Turkish President Courts Kurdish Vote

With Turkey’s referendum on whether to extend the country’s presidential powers less than two weeks away, President Recep Tayyip Erdogan has turned his campaign toward the Kurdish minority.

The move is widely seen as involving a difficult political balancing act for the president, but if successful could bring victory in the hard-fought campaign.

Saturday, Erdogan took his referendum campaign to Diyarbakir, the center of Turkey’s predominantly Kurdish southeast.

Last year, fighting between Turkish security forces and the Kurdish PKK that wants greater minority rights destroyed much of the city’s historical quarter.

Erdogan has presided over an unprecedented military crackdown since the collapse of PKK peace talks in 2015, along with mass arrests of members of the country’s main legal pro-Kurdish HDP party.

But Erdogan’s message to the people of Diyarbakir was one of peace.

“These PKK supporters are saying peace all the time. Can peace be established with weapons? We are the guardians of peace and democracy. We openly loved you, not in a hidden way,” he said.

During Erdogan’s early years in power, he introduced groundbreaking Kurdish reforms and initiated a peace process to end decades of fighting. He was rewarded with around half the Kurdish vote, which makes up about 20 percent of the electorate.

Approach changes

But the Turkish president, in a bid to secure Turkish nationalists’ support, has increasingly taken a hardline stance toward the Kurdish rights campaign, in what he calls his war on terrorism.

That stance has hardened further during the referendum campaign, with the message, “One nation, One flag, One State.”

While Erdogan and his ruling AK Party are believed to retain considerable support among pious Kurds, observers question how receptive many nationalist Kurds will be to Erdogan’s conciliatory language.

“There is a problem of credibility that Erdogan would need to overcome, given that his present alliance with the nationalists with MHP will in itself preclude any opening regarding the Kurdish question,” said Carnegie Institute visiting scholar Sinan Ulgen. “So it will be interesting to see how Erdogan will be able to maneuver.”

In a sign of the scale of Erdogan’s problem, the turnout in Diyarbakir appeared much smaller than the usual crowds he draws. 

In contrast, Kurdish New Year, Nowruz Celebrations in Diyarbakir — organized last month by the HDP party — drew more than 100,000 people and turned into a “No” vote rally.

But Erdogan’s Diyarbakir speech suggested a possible return to the peace process.

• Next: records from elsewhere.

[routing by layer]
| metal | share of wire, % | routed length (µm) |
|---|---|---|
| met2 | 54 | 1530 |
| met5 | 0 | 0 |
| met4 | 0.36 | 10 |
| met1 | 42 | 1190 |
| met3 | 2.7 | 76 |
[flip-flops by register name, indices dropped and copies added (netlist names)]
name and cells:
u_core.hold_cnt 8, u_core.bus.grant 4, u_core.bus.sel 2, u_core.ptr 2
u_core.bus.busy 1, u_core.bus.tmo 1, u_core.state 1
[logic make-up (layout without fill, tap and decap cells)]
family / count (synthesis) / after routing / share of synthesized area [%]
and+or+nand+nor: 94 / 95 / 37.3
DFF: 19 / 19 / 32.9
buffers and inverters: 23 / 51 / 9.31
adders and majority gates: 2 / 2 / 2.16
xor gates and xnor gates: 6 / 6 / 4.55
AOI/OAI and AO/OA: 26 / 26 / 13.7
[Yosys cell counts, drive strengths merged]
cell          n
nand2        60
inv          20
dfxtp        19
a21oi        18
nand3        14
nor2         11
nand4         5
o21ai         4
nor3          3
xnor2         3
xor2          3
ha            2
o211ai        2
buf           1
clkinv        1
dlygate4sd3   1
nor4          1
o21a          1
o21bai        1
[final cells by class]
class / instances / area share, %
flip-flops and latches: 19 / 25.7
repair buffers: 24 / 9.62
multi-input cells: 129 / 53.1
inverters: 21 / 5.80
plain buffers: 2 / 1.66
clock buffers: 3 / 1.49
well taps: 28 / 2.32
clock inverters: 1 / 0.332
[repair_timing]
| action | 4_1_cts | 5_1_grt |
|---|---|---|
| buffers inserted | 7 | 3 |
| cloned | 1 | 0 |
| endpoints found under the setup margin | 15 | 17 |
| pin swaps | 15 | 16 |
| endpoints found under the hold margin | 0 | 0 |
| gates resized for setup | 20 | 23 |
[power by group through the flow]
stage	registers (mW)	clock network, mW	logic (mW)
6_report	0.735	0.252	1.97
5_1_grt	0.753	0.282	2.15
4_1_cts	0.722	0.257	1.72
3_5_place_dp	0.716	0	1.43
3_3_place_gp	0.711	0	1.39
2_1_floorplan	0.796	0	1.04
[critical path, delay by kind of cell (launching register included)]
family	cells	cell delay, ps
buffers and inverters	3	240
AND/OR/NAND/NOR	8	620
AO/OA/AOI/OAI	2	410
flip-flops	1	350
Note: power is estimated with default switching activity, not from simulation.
===== config.mk =====
export PLATFORM = sky130hd
export DESIGN_NAME = trap_sequencer
export DESIGN_NICKNAME = d
export VERILOG_FILES = /design/src/rtl/trap_sequencer.sv
export SDC_FILE = /design/constraint.sdc
export NUM_CORES = 1
export LEC_CHECK = 0
export BUFFER_PORTS_ARGS = -buffer_cell sky130_fd_sc_hd__clkbuf_2
export CAP_MARGIN = 20
export CORE_ASPECT_RATIO = 0.9
export CORE_MARGIN = 4
export CORE_UTILIZATION = 25
export CTS_BUF_LIST = sky130_fd_sc_hd__clkbuf_16
export DETAILED_ROUTE_END_ITERATION = 8
export PLACE_DENSITY = 0.6
export SETUP_SLACK_MARGIN = 0.02
export SLEW_MARGIN = 20
export SYNTH_ARGS = -nofsm -noshare
export SYNTH_HDL_FRONTEND = slang
export SYNTH_SLANG_ARGS = --single-unit
export TNS_END_PERCENT = 50

===== constraint.sdc =====
create_clock -name clk -period 2.3 [get_ports clk]
set_input_delay 0.115 -clock clk [delete_from_list [all_inputs] [get_ports clk]]
set_output_delay 0.115 -clock clk [all_outputs]
set_load 0.1 [all_outputs]
===== config.mk =====
export PLATFORM = sky130hd
export DESIGN_NAME = uart_rx_controller
export DESIGN_NICKNAME = d
export VERILOG_FILES = /design/src/rtl/uart_rx_controller.sv
export SDC_FILE = /design/constraint.sdc
export NUM_CORES = 1
export LEC_CHECK = 0
export BUFFER_PORTS_ARGS = -buffer_cell sky130_fd_sc_hd__buf_4
export CORE_AREA = 2 2 41 81
export CTS_CLUSTER_SIZE = 12
export DETAILED_ROUTE_END_ITERATION = 12
export DIE_AREA = 0 0 43 83
export PLACE_DENSITY = 0.84
export SLEW_MARGIN = 20
export SYNTH_ARGS = -nofsm -noshare
export SYNTH_HDL_FRONTEND = slang
export SYNTH_SLANG_ARGS = --single-unit

===== constraint.sdc =====
create_clock -name clk -period 3.3 [get_ports clk]
set_clock_uncertainty 0.15 [all_clocks]
set_input_delay 0.495 -clock clk [delete_from_list [all_inputs] [get_ports clk]]
set_output_delay 0.495 -clock clk [all_outputs]
set_load 0.01 [all_outputs]
`src/rtl/button_conditioner_if.sv`:
```
// Push-button bundle between the raw button pads and the lock FSM.
// Carries the three raw button levels into the conditioner, and carries the
// conditioned key pulses, the debounced levels and the chord-conflict flag out.
//   master : drives the raw levels and observes the conditioned outputs
//            (the pad side, or a testbench).
//   slave  : the conditioner itself.
interface button_conditioner_if;
  logic reset_raw;
  logic zero_raw;
  logic one_raw;
  logic reset_pulse;
  logic zero_pulse;
  logic one_pulse;
  logic zero_level;
  logic one_level;
  logic conflict;

  modport master (
    output reset_raw, zero_raw, one_raw,
    input  reset_pulse, zero_pulse, one_pulse, zero_level, one_level, conflict
  );

  modport slave (
    input  reset_raw, zero_raw, one_raw,
    output reset_pulse, zero_pulse, one_pulse, zero_level, one_level, conflict
  );
endinterface

```
`src/rtl/button_conditioner.sv`:
```
// Button front end for the combination-lock FSM.
// Each raw button level (reset, zero, one) goes through a two-flop
// synchroniser and a counting debouncer. Every debounced rising edge becomes
// a registered one-cycle key pulse. A zero/one press made while the other
// key is also held is dropped and reported on conflict instead.
//   clk : system clock, rising edge
//   clr : synchronous active-high reset, overrides everything
//   btn : slave side of button_conditioner_if
//         in : reset_raw, zero_raw, one_raw
//         out: reset_pulse, zero_pulse, one_pulse, zero_level, one_level,
//              conflict
// DEBOUNCE_CYCLES (1..65535) is the number of consecutive synchronised
// cycles an input must disagree with its debounced level before the level
// follows it.
module button_conditioner #(
  parameter int DEBOUNCE_CYCLES = 4
) (
  input  logic                 clk,
  input  logic                 clr,
  button_conditioner_if.slave  btn
);

  localparam int CNT_W = $clog2(DEBOUNCE_CYCLES + 1);
  localparam logic [CNT_W-1:0] CNT_LAST = CNT_W'(DEBOUNCE_CYCLES - 1);
  localparam logic [CNT_W-1:0] CNT_ONE  = CNT_W'(1);

  // Channel index into the per-button vectors
  localparam int CH_RST  = 0;
  localparam int CH_ZERO = 1;
  localparam int CH_ONE  = 2;

  logic [2:0]            raw_vec;
  logic [2:0]            sync1;
  logic [2:0]            sync2;
  logic [2:0]            lvl;
  logic [2:0]            lvl_nxt;
  logic [2:0]            rise;
  logic [2:0][CNT_W-1:0] cnt;
  logic [2:0][CNT_W-1:0] cnt_nxt;

  logic reset_pulse_q;
  logic zero_pulse_q;
  logic one_pulse_q;
  logic conflict_q;

  logic reset_pulse_d;
  logic zero_pulse_d;
  logic one_pulse_d;
  logic conflict_d;

  assign raw_vec = {btn.one_raw, btn.zero_raw, btn.reset_raw};

  // Debounce: count consecutive disagreeing samples; any agreeing sample
  // (a bounce back) restarts the count. The level flips on the sample that
  // would complete DEBOUNCE_CYCLES disagreements.
  always_comb begin
    for (int i = 0; i < 3; i++) begin
      lvl_nxt[i] = lvl[i];
      cnt_nxt[i] = '0;
      if (sync2[i] != lvl[i]) begin
        if (cnt[i] == CNT_LAST) begin
          lvl_nxt[i] = sync2[i];
        end else begin
          cnt_nxt[i] = cnt[i] + CNT_ONE;
        end
      end
    end
  end

  assign rise = lvl_nxt & ~lvl;

  // Qualification looks at the levels as they will be after this edge, so a
  // key that rises while the other key is already (or simultaneously) down
  // is a chord. A reset press masks any key or conflict event on the same edge.
  always_comb begin
    reset_pulse_d = rise[CH_RST];
    zero_pulse_d  = rise[CH_ZERO] & ~lvl_nxt[CH_ONE]  & ~rise[CH_RST];
    one_pulse_d   = rise[CH_ONE]  & ~lvl_nxt[CH_ZERO] & ~rise[CH_RST];
    conflict_d    = (rise[CH_ZERO] | rise[CH_ONE]) &
                    lvl_nxt[CH_ZERO] & lvl_nxt[CH_ONE] & ~rise[CH_RST];
  end

  always_ff @(posedge clk) begin
    if (clr) begin
      sync1         <= '0;
      sync2         <= '0;
      lvl           <= '0;
      cnt           <= '0;
      reset_pulse_q <= 1'b0;
      zero_pulse_q  <= 1'b0;
      one_pulse_q   <= 1'b0;
      conflict_q    <= 1'b0;
    end else begin
      sync1         <= raw_vec;
      sync2         <= sync1;
      lvl           <= lvl_nxt;
      cnt           <= cnt_nxt;
      reset_pulse_q <= reset_pulse_d;
      zero_pulse_q  <= zero_pulse_d;
      one_pulse_q   <= one_pulse_d;
      conflict_q    <= conflict_d;
    end
  end

  assign btn.reset_pulse = reset_pulse_q;
  assign btn.zero_pulse  = zero_pulse_q;
  assign btn.one_pulse   = one_pulse_q;
  assign btn.conflict    = conflict_q;
  assign btn.zero_level  = lvl[CH_ZERO];
  assign btn.one_level   = lvl[CH_ONE];

endmodule

```
`src/flat_wrapper.sv`:
```
// flat-port wrapper written by rule: the top's interface ports become plain ports
module button_conditioner_flat 
#(
  parameter int DEBOUNCE_CYCLES = 4
)
  (clk, clr, btn_reset_raw, btn_zero_raw, btn_one_raw, btn_reset_pulse, btn_zero_pulse, btn_one_pulse, btn_zero_level, btn_one_level, btn_conflict);
  button_conditioner_if btn_i ();
  input  logic clk;
  input  logic clr;
  input wire logic [$bits(btn_i.reset_raw)-1:0] btn_reset_raw;
  input wire logic [$bits(btn_i.zero_raw)-1:0] btn_zero_raw;
  input wire logic [$bits(btn_i.one_raw)-1:0] btn_one_raw;
  output wire logic [$bits(btn_i.reset_pulse)-1:0] btn_reset_pulse;
  output wire logic [$bits(btn_i.zero_pulse)-1:0] btn_zero_pulse;
  output wire logic [$bits(btn_i.one_pulse)-1:0] btn_one_pulse;
  output wire logic [$bits(btn_i.zero_level)-1:0] btn_zero_level;
  output wire logic [$bits(btn_i.one_level)-1:0] btn_one_level;
  output wire logic [$bits(btn_i.conflict)-1:0] btn_conflict;
  assign btn_i.reset_raw = btn_reset_raw;
  assign btn_i.zero_raw = btn_zero_raw;
  assign btn_i.one_raw = btn_one_raw;
  assign btn_reset_pulse = btn_i.reset_pulse;
  assign btn_zero_pulse = btn_i.zero_pulse;
  assign btn_one_pulse = btn_i.one_pulse;
  assign btn_zero_level = btn_i.zero_level;
  assign btn_one_level = btn_i.one_level;
  assign btn_conflict = btn_i.conflict;
  button_conditioner #(.DEBOUNCE_CYCLES(DEBOUNCE_CYCLES)) u_core (.clk(clk), .clr(clr), .btn(btn_i));
endmodule
```
## config.mk

```make
export PLATFORM = sky130hd
export DESIGN_NAME = pim_sram_ctrl
export DESIGN_NICKNAME = d
export VERILOG_FILES = /design/src/rtl/pim_pkg.sv /design/src/rtl/pim_settle_timer.sv /design/src/rtl/pim_sram_ctrl.sv
export SDC_FILE = /design/constraint.sdc
export NUM_CORES = 1
export LEC_CHECK = 0
export CORE_MARGIN = 1.5
export CORE_UTILIZATION = 35
export DETAILED_ROUTE_END_ITERATION = 12
export DONT_BUFFER_PORTS = 1
export PLACE_DENSITY = 0.57
export SYNTH_ARGS = -nofsm -noshare
export SYNTH_HDL_FRONTEND = slang
export SYNTH_SLANG_ARGS = --single-unit
export TNS_END_PERCENT = 5
```

## constraint.sdc

```tcl
create_clock -name clk -period 1.53 [get_ports clk]
set_input_delay 0.153 -clock clk [delete_from_list [all_inputs] [get_ports clk]]
set_output_delay 0.153 -clock clk [all_outputs]
set_load 0.1 [all_outputs]
```

## src/rtl/pim_pkg.sv

```systemverilog
// Shared definitions for the PIM SRAM controller slice.
//   - pim_state_t : controller FSM states
//   - N_ROWS and default operand/twiddle/sum widths
//   - packing helpers for the 4-row twiddle and data buses (row 0 in LSBs)
package pim_pkg;

  localparam int unsigned N_ROWS            = 4;
  localparam int unsigned DATA_W_DEF        = 6;
  localparam int unsigned TW_W_DEF          = 5;
  localparam int unsigned OUT_W_DEF         = 14;
  localparam int unsigned SETTLE_CYCLES_DEF = 2;

  typedef enum logic [3:0] {
    IDLE,
    W_SETUP,
    W_STROBE,
    W_HOLD,
    R_SETUP,
    R_STROBE,
    SETTLE,
    CAPTURE,
    RESP
  } pim_state_t;

  function automatic logic [N_ROWS*TW_W_DEF-1:0] pack_tw(
    input logic [TW_W_DEF-1:0] r3,
    input logic [TW_W_DEF-1:0] r2,
    input logic [TW_W_DEF-1:0] r1,
    input logic [TW_W_DEF-1:0] r0
  );
    return {r3, r2, r1, r0};
  endfunction

  function automatic logic [N_ROWS*DATA_W_DEF-1:0] pack_data(
    input logic [DATA_W_DEF-1:0] r3,
    input logic [DATA_W_DEF-1:0] r2,
    input logic [DATA_W_DEF-1:0] r1,
    input logic [DATA_W_DEF-1:0] r0
  );
    return {r3, r2, r1, r0};
  endfunction

  function automatic logic [TW_W_DEF-1:0] tw_row(
    input logic [N_ROWS*TW_W_DEF-1:0] bus,
    input int unsigned                row
  );
    return bus[row*TW_W_DEF +: TW_W_DEF];
  endfunction

  function automatic logic [DATA_W_DEF-1:0] data_row(
    input logic [N_ROWS*DATA_W_DEF-1:0] bus,
    input int unsigned                  row
  );
    return bus[row*DATA_W_DEF +: DATA_W_DEF];
  endfunction

endpackage

```

## src/rtl/pim_settle_timer.sv

```systemverilog
// Settle timer for the macro read path.
//   clk, rst_n : clock, asynchronous active-low reset
//   load       : load the counter with load_val
//   load_val   : number of cycles to count (0 = idle)
//   done       : high during the last counted cycle (one-cycle pulse)
module pim_settle_timer (
  input  logic       clk,
  input  logic       rst_n,
  input  logic       load,
  input  logic [3:0] load_val,
  output logic       done
);

  logic [3:0] cnt;

  always_ff @(posedge clk or negedge rst_n) begin
    if (!rst_n) begin
      cnt <= '0;
    end else if (load) begin
      cnt <= load_val;
    end else if (cnt != '0) begin
      cnt <= cnt - 4'd1;
    end
  end

  assign done = (cnt == 4'd1);

endmodule

```

## src/rtl/pim_sram_ctrl.sv

```systemverilog
// Host-side initiator for the 4-row twiddle PIM SRAM macro.
//   cfg_*      : twiddle-load request (valid/ready)
//   op_*       : compute request with pos/neg operands (valid/ready)
//   res_*      : captured macro sums and signed difference (valid/ready)
//   loaded     : twiddles written since reset
//   sram_*     : registered strobes and buses to the macro; sram_sum_* from it
// Only this block strobes the macro. sram_enable is high for exactly one
// cycle, with write/read and buses set up one cycle before and held after.
module pim_sram_ctrl
  import pim_pkg::*;
#(
  parameter int unsigned DATA_W        = DATA_W_DEF,
  parameter int unsigned TW_W          = TW_W_DEF,
  parameter int unsigned OUT_W         = OUT_W_DEF,
  parameter int unsigned SETTLE_CYCLES = SETTLE_CYCLES_DEF  // 1..15
) (
  input  logic                       clk,
  input  logic                       rst_n,
  input  logic                       cfg_valid,
  output logic                       cfg_ready,
  input  logic [N_ROWS*TW_W-1:0]     cfg_twiddle,
  input  logic                       op_valid,
  output logic                       op_ready,
  input  logic [N_ROWS*DATA_W-1:0]   op_pos,
  input  logic [N_ROWS*DATA_W-1:0]   op_neg,
  output logic                       res_valid,
  input  logic                       res_ready,
  output logic [OUT_W-1:0]           res_pos,
  output logic [OUT_W-1:0]           res_neg,
  output logic signed [OUT_W:0]      res_diff,
  output logic                       loaded,
  output logic                       sram_enable,
  output logic                       sram_write,
  output logic                       sram_read,
  output logic [N_ROWS*TW_W-1:0]     sram_twiddle,
  output logic [N_ROWS*DATA_W-1:0]   sram_pos,
  output logic [N_ROWS*DATA_W-1:0]   sram_neg,
  input  logic [OUT_W-1:0]           sram_sum_pos,
  input  logic [OUT_W-1:0]           sram_sum_neg
);

  pim_state_t state, state_nxt;
  logic       run;
  logic       cfg_fire, op_fire;
  logic       timer_load, timer_done;

  // run keeps the ready outputs low while reset is held, even though the
  // state register already sits in IDLE.
  assign cfg_ready = run && (state == IDLE);
  assign op_ready  = cfg_ready && loaded && !cfg_valid;
  assign res_valid = (state == RESP);
  assign cfg_fire  = cfg_valid && cfg_ready;
  assign op_fire   = op_valid && op_ready;

  pim_settle_timer u_settle_timer (
    .clk      (clk),
    .rst_n    (rst_n),
    .load     (timer_load),
    .load_val (4'(SETTLE_CYCLES - 1)),
    .done     (timer_done)
  );

  always_ff @(posedge clk or negedge rst_n) begin
    if (!rst_n) begin
      state <= IDLE;
    end else begin
      state <= state_nxt;
    end
  end

  // The strobe cycle counts as the first settle cycle, so SETTLE itself
  // lasts SETTLE_CYCLES-1 cycles and is skipped entirely when that is zero.
  always_comb begin
    state_nxt  = state;
    timer_load = 1'b0;
    unique case (state)
      IDLE: begin
        if (cfg_fire) begin
          state_nxt = W_SETUP;
        end else if (op_fire) begin
          state_nxt = R_SETUP;
        end
      end
      W_SETUP:  state_nxt = W_STROBE;
      W_STROBE: state_nxt = W_HOLD;
      W_HOLD:   state_nxt = IDLE;
      R_SETUP:  state_nxt = R_STROBE;
      R_STROBE: begin
        if (SETTLE_CYCLES > 1) begin
          state_nxt  = SETTLE;
          timer_load = 1'b1;
        end else begin
          state_nxt = CAPTURE;
        end
      end
      SETTLE: begin
        if (timer_done) begin
          state_nxt = CAPTURE;
        end
      end
      CAPTURE: state_nxt = RESP;
      RESP: begin
        if (res_ready) begin
          state_nxt = IDLE;
        end
      end
      default: state_nxt = IDLE;
    endcase
  end

  always_ff @(posedge clk or negedge rst_n) begin
    if (!rst_n) begin
      run          <= 1'b0;
      loaded       <= 1'b0;
      sram_enable  <= 1'b0;
      sram_write   <= 1'b0;
      sram_read    <= 1'b0;
      sram_twiddle <= '0;
      sram_pos     <= '0;
      sram_neg     <= '0;
      res_pos      <= '0;
      res_neg      <= '0;
      res_diff     <= '0;
    end else begin
      run         <= 1'b1;
      // Enable is registered from the next state so it is high exactly
      // while the FSM sits in a strobe state.
      sram_enable <= (state_nxt == W_STROBE) || (state_nxt == R_STROBE);
      unique case (state)
        IDLE: begin
          if (cfg_fire) begin
            sram_write   <= 1'b1;
            sram_twiddle <= cfg_twiddle;
          end else if (op_fire) begin
            sram_read <= 1'b1;
            sram_pos  <= op_pos;
            sram_neg  <= op_neg;
          end
        end
        W_HOLD: begin
          sram_write <= 1'b0;
          loaded     <= 1'b1;
        end
        CAPTURE: begin
          sram_read <= 1'b0;
          res_pos   <= sram_sum_pos;
          res_neg   <= sram_sum_neg;
          res_diff  <= $signed({1'b0, sram_sum_pos}) - $signed({1'b0, sram_sum_neg});
        end
        default: ;
      endcase
    end
  end

endmodule

```

---- Yosys cells after proc, flatten, opt, wreduce, memory -nomap -nowiden ----
Cells that the tools add are included.
word-level totals
  output and inout bits ................... 118
  logic and storage cells ................. 59
  RAM bits ................................ 0
  input bits .............................. 101
  register bits after elaboration ......... 124
  bits in latches ......................... 0
  memories kept ........................... 0
  memory bits (read-only) ................. 0
operators by class
  order comparisons ....................... 0
  mux-type cells .......................... 13
  add/subtract/negate cells ............... 2
  div/mod/pow operators ................... 0
  bitwise logic cells ..................... 1
  shifts and indexed selects .............. 0
  multiply operators ...................... 0
  reduce and logical (&&, ||, !) cells .... 16
  equal/unequal tests ..................... 14
operator list
  cell                                              number
  one-hot mux 4 bit (8 select lines)                1
  2-to-1 mux 4 bit                                  6
  == test 4 x 3 -> 1 bit, second input constant     5
  subtractor 14 x 14 -> 15 bit                      1
  == test 4 x 2 -> 1 bit, second input constant     3
  == test 4 x 1 -> 1 bit, second input constant     2
  != test 2 bit, second input constant              3
  AND reduction 3 bit                               2
  nonzero test 2 bit                                3
  logical AND 1 bit                                 5
  == test 4 bit, second input constant              1
  zero test 4 bit                                   1
  2-to-1 mux 1 bit                                  4
  one-hot mux 1 bit (2 select lines)                2
  AND reduction 2 bit                               2
  nonzero test 4 bit                                1
  subtractor 4 x 1 -> 4 bit, second input constant  1
  zero test 1 bit                                   1
  logical OR 1 bit                                  1
  NOT 1 bit                                         1

---- Longest topological paths before layout ----
  word-level depth ........................ 10
  gate-level depth with buffers ........... 8
  depth with buffers taken out ............ 8

---- By module ----
From an unflattened synthesis, not the netlist that was laid out.
second synthesis, totals
  cell total of the unflattened synthesis .. 465
  area, all modules ....................... 5755.5 µm²
modules (own cells, without submodules)
  module            area an instance (µm²)  cells an instance  instances
  pim_sram_ctrl     5490.3                  441                1
  pim_settle_timer  265.3                   24                 1

---- Worst setup path after synthesis ----
No wires, ideal clock.
  kind .................................... register to register
  start ................................... register state[0]
  end ..................................... register state[3]
  cell stages (with the launch flop) ...... 5
  setup slack ............................. -2.500 ns
  clock period less this slack ............ 4.030 ns
  library setup time ...................... 0.079 ns
  data arrival time ....................... 3.951 ns
  cell sequence ........................... dfrtp_1 -> buf_6 -> nor4b_1 -> nand2b_1 -> nand2_1
on the way
  elaborated cells between the ends (all ways) .. 16
  classes of those cells .................. 7 x eq/ne; 3 x mux; 6 x reduce/logical
RTL lines
  what                                line                 RTL
  from (decl)                         pim_sram_ctrl.sv:42  pim_state_t state, state_nxt;
  from (signal assigned)              pim_sram_ctrl.sv:67  state <= state_nxt;
  == test 4 bit                       --
  named net res_valid                 pim_sram_ctrl.sv:26  output logic res_valid,
  one-hot mux 4 bit (8 select lines)  pim_sram_ctrl.sv:76  unique case (state)
  named net state_nxt[3]              pim_sram_ctrl.sv:42
The timed path passes the listed nets, and every way through them passes these cells.
A chain may end at the register's enable or synchronous reset.

---- Final worst setup path ----
  start ................................... register state[1]
  end ..................................... register sram_neg[4]
on the way
  longest elaborated chain between the ends .. 6
  elaborated cells between the ends (all ways) .. 8
  classes of those cells .................. 1 x bitwise; 7 x reduce/logical
ends and longest elaborated chain
  what                             line                                       RTL
  zero test 4 bit *                pim_sram_ctrl.sv:49, pim_sram_ctrl.sv:129
  logical AND 1 bit                pim_sram_ctrl.sv:49                        assign cfg_ready = run && (state == IDLE);
  logical AND 1 bit (2 in a row)   pim_sram_ctrl.sv:50                        assign op_ready = cfg_ready && loaded && !cfg_valid;
  logical AND 1 bit                pim_sram_ctrl.sv:53                        assign op_fire = op_valid && op_ready;
  AND reduction 3 bit (no line) *  --
  to (signal assigned)             pim_sram_ctrl.sv:137                       sram_neg <= op_neg;
  to (decl)                        pim_sram_ctrl.sv:37                        output logic [N_ROWS*DATA_W-1:0] sram_neg,
Mark *: on every way between the ends. The rest lies on a longest branch, timed or not.
==> config.mk <==
export PLATFORM = sky130hd
export DESIGN_NAME = result_bus_arbiter
export DESIGN_NICKNAME = d
export VERILOG_FILES = /design/src/rtl/result_bus_arbiter.sv
export SDC_FILE = /design/constraint.sdc
export NUM_CORES = 1
export LEC_CHECK = 0
export CAP_MARGIN = 20
export CORE_MARGIN = 2
export CORE_UTILIZATION = 31
export DETAILED_ROUTE_END_ITERATION = 6
export PLACE_DENSITY = 0.86
export SYNTH_ARGS = -nofsm -noshare
export SYNTH_HDL_FRONTEND = slang
export SYNTH_SLANG_ARGS = --single-unit
export TNS_END_PERCENT = 100
==> constraint.sdc <==
create_clock -name clock -period 5.4 [get_ports clock]
set_input_delay 0.81 -clock clock [delete_from_list [all_inputs] [get_ports clock]]
set_output_delay 0.81 -clock clock [all_outputs]
set_load 0.05 [all_outputs]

“We’re ready to talk to anyone if they have no gun in their hands,” Erdogan said, hinting at a new peace process if he wins the referendum.

Critics point out the language was typically ambiguous. After the president repeatedly ruled out any such move, it will be difficult to square even with his some of his own supporters.

“It will be very, very difficult,” predicted Soli Ozel, International Relations expert of Istanbul’s Kadir Has University, “but Mr. Erdogan has pulled a lot of rabbits out of his hat before.”

Too close to call

With less than two weeks to go to the referendum, no one is expecting any dramatic shift in policy toward the Kurdish issue.

But a day before Erdogan’s Diyarbakir visit, Sirri Sureyya Onder, a leading member of the pro-Kurdish HDP, was granted rare access to mainstream media, with a long one-on-one interview. Until now, the party described by the president and his government as a terrorist party has been frozen out of the media.

The jailed leader of the HDP, Selahattin Demirtas, also called off his hunger strike Saturday after he claimed demands about the treatment of imprisoned party members had been granted. Thirteen parliamentary deputies of the party, along with thousands of officials, languish in jail on anti-terrorism charges in an ongoing crackdown.

Observers suggest the moves are no coincidence, coinciding with Erdogan’s Diyarbakir visit.

The Turkish president’s bid to broaden his Kurdish vote is being viewed as a sign that his strategy of securing Turkish nationalist votes could be in trouble.

While nationalist MHP party leader Devlet Bahceli is backing Erdogan, polls indicate the nationalist vote remains divided.

“It [the referendum] is head to head, 50 percent, 50 percent,” said political consultant Atilla Yesilada of Global Source partners, who warns that Erdogan faces an almost impossible balancing act. But “one thing is fairly certain, Kurds will not vote for anything supported by MHP, and visa versa. And MHP is split into different groups, so AKP is left alone.”

With opinion polls indicating the referendum too close to call, observers say Erdogan’s success in reaching the Kurdish vote, while not alienating Turkish nationalist voters, could ultimately determine the outcome of the April 16 referendum.